[RECORDED DATA — start]

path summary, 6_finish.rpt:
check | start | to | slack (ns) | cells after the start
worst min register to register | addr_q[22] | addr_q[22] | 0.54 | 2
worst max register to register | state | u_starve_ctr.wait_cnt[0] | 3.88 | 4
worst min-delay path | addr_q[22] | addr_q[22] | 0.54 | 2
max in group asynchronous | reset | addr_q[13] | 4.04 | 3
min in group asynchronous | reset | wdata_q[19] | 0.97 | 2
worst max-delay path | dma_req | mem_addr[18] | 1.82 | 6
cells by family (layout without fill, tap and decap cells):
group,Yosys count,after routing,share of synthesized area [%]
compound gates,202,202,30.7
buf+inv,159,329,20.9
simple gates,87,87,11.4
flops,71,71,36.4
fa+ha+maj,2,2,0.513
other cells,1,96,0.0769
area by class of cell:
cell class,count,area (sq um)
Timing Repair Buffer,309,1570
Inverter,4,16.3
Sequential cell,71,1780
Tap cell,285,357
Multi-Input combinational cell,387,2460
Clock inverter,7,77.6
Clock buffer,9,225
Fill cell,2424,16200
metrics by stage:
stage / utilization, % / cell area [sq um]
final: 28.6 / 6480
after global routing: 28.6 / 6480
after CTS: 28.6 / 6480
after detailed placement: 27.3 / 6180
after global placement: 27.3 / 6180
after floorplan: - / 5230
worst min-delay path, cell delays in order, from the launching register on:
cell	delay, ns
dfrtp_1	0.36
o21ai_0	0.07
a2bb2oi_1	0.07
### src/rtl/uart_tx_buf.sv
// UART transmitter with a one-word holding buffer and 16x-oversampled serialiser.
// Optional even-parity bit between data and stop when TX_PARITY_EN is defined.
module uart_tx_buf #(
  parameter int DBIT    = 8,
  parameter int SB_TICK = 16
) (
  input  logic            clk,
  input  logic            reset,
  input  logic            s_tick,
  input  logic            wr,
  input  logic [DBIT-1:0] din,
  output logic            tx,
  output logic            tx_full,
  output logic            tx_busy,
  output logic            tx_done_tick
);

  localparam int TMAX = (SB_TICK > 16) ? SB_TICK : 16;
  localparam int TW   = $clog2(TMAX);
  localparam int NW   = (DBIT > 1) ? $clog2(DBIT) : 1;

  typedef enum logic [2:0] {
    ST_IDLE,
    ST_START,
    ST_DATA,
    ST_PARITY,
    ST_STOP
  } state_t;

  state_t          state_q;
  logic [TW-1:0]   s_q;
  logic [NW-1:0]   n_q;
  logic [DBIT-1:0] shift_q;
  logic [DBIT-1:0] hold_q;
  logic            full_q;
  logic            tx_q;
  logic            busy_q;
  logic            done_q;
`ifdef TX_PARITY_EN
  logic            par_q;
`endif

  logic wr_accept;
  assign wr_accept = wr && !full_q;

  // tx/busy/done are computed for the state being entered, so outputs are plain flops.
  always_ff @(posedge clk or posedge reset) begin
    if (reset) begin
      state_q <= ST_IDLE;
      s_q     <= '0;
      n_q     <= '0;
      shift_q <= '0;
      hold_q  <= '0;
      full_q  <= 1'b0;
      tx_q    <= 1'b1;
      busy_q  <= 1'b0;
      done_q  <= 1'b0;
`ifdef TX_PARITY_EN
      par_q   <= 1'b0;
`endif
    end else begin
      done_q <= 1'b0;
      if (wr_accept) begin
        hold_q <= din;
        full_q <= 1'b1;
      end
      case (state_q)
        ST_IDLE: begin
          if (full_q) begin
            shift_q <= hold_q;
            full_q  <= 1'b0;
            s_q     <= '0;
            tx_q    <= 1'b0;
            busy_q  <= 1'b1;
            state_q <= ST_START;
`ifdef TX_PARITY_EN
            par_q   <= ^hold_q;
`endif
          end
        end
        ST_START: begin
          if (s_tick) begin
            if (s_q == TW'(15)) begin
              s_q     <= '0;
              n_q     <= '0;
              tx_q    <= shift_q[0];
              state_q <= ST_DATA;
            end else begin
              s_q <= s_q + TW'(1);
            end
          end
        end
        ST_DATA: begin
          if (s_tick) begin
            if (s_q == TW'(15)) begin
              s_q     <= '0;
              shift_q <= shift_q >> 1;
              if (n_q == NW'(DBIT - 1)) begin
`ifdef TX_PARITY_EN
                tx_q    <= par_q;
                state_q <= ST_PARITY;
`else
                tx_q    <= 1'b1;
                state_q <= ST_STOP;
`endif
              end else begin
                n_q  <= n_q + NW'(1);
                tx_q <= shift_q[1];
              end
            end else begin
              s_q <= s_q + TW'(1);
            end
          end
        end
`ifdef TX_PARITY_EN
        ST_PARITY: begin
          if (s_tick) begin
            if (s_q == TW'(15)) begin
              s_q     <= '0;
              tx_q    <= 1'b1;
              state_q <= ST_STOP;
            end else begin
              s_q <= s_q + TW'(1);
            end
          end
        end
`endif
        ST_STOP: begin
          if (s_tick) begin
            if (s_q == TW'(SB_TICK - 1)) begin
              s_q     <= '0;
              done_q  <= 1'b1;
              busy_q  <= 1'b0;
              state_q <= ST_IDLE;
            end else begin
              s_q <= s_q + TW'(1);
            end
          end
        end
        default: begin
          tx_q    <= 1'b1;
          busy_q  <= 1'b0;
          state_q <= ST_IDLE;
        end
      endcase
    end
  end

  assign tx           = tx_q;
  assign tx_full      = full_q;
  assign tx_busy      = busy_q;
  assign tx_done_tick = done_q;

endmodule
[config.mk]
export PLATFORM = sky130hd
export DESIGN_NAME = jump_rs_flat
export DESIGN_NICKNAME = d
export VERILOG_FILES = /design/src/rtl/core_pkg.sv /design/src/rtl/jump_rs_if.sv /design/src/rtl/jump_rs_entry.sv /design/src/rtl/jump_rs.sv /design/src/flat_wrapper.sv
export SDC_FILE = /design/constraint.sdc
export NUM_CORES = 1
export LEC_CHECK = 0
export ABC_CLOCK_PERIOD_IN_PS = 29900
export CAP_MARGIN = 20
export CORE_MARGIN = 4
export CORE_UTILIZATION = 59
export CTS_CLUSTER_SIZE = 28
export DETAILED_ROUTE_END_ITERATION = 16
export GPL_TIMING_DRIVEN = 0
export PLACE_DENSITY_LB_ADDON = 0.08
export SYNTH_ARGS = -nofsm -noshare
export SYNTH_HDL_FRONTEND = slang
export SYNTH_SLANG_ARGS = --single-unit
[constraint.sdc]
create_clock -name clk -period 29.9 [get_ports clk]
set_input_delay 4.485 -clock clk [delete_from_list [all_inputs] [get_ports clk]]
set_output_delay 4.485 -clock clk [all_outputs]
set_load 0.1 [all_outputs]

[RECORDED DATA — finish]

WORK REQUEST
Which lines of the records above hold the word "placement"? Copy each of them.

SOLVED PROBLEM
after detailed placement: 27.3 / 6180
after global placement: 27.3 / 6180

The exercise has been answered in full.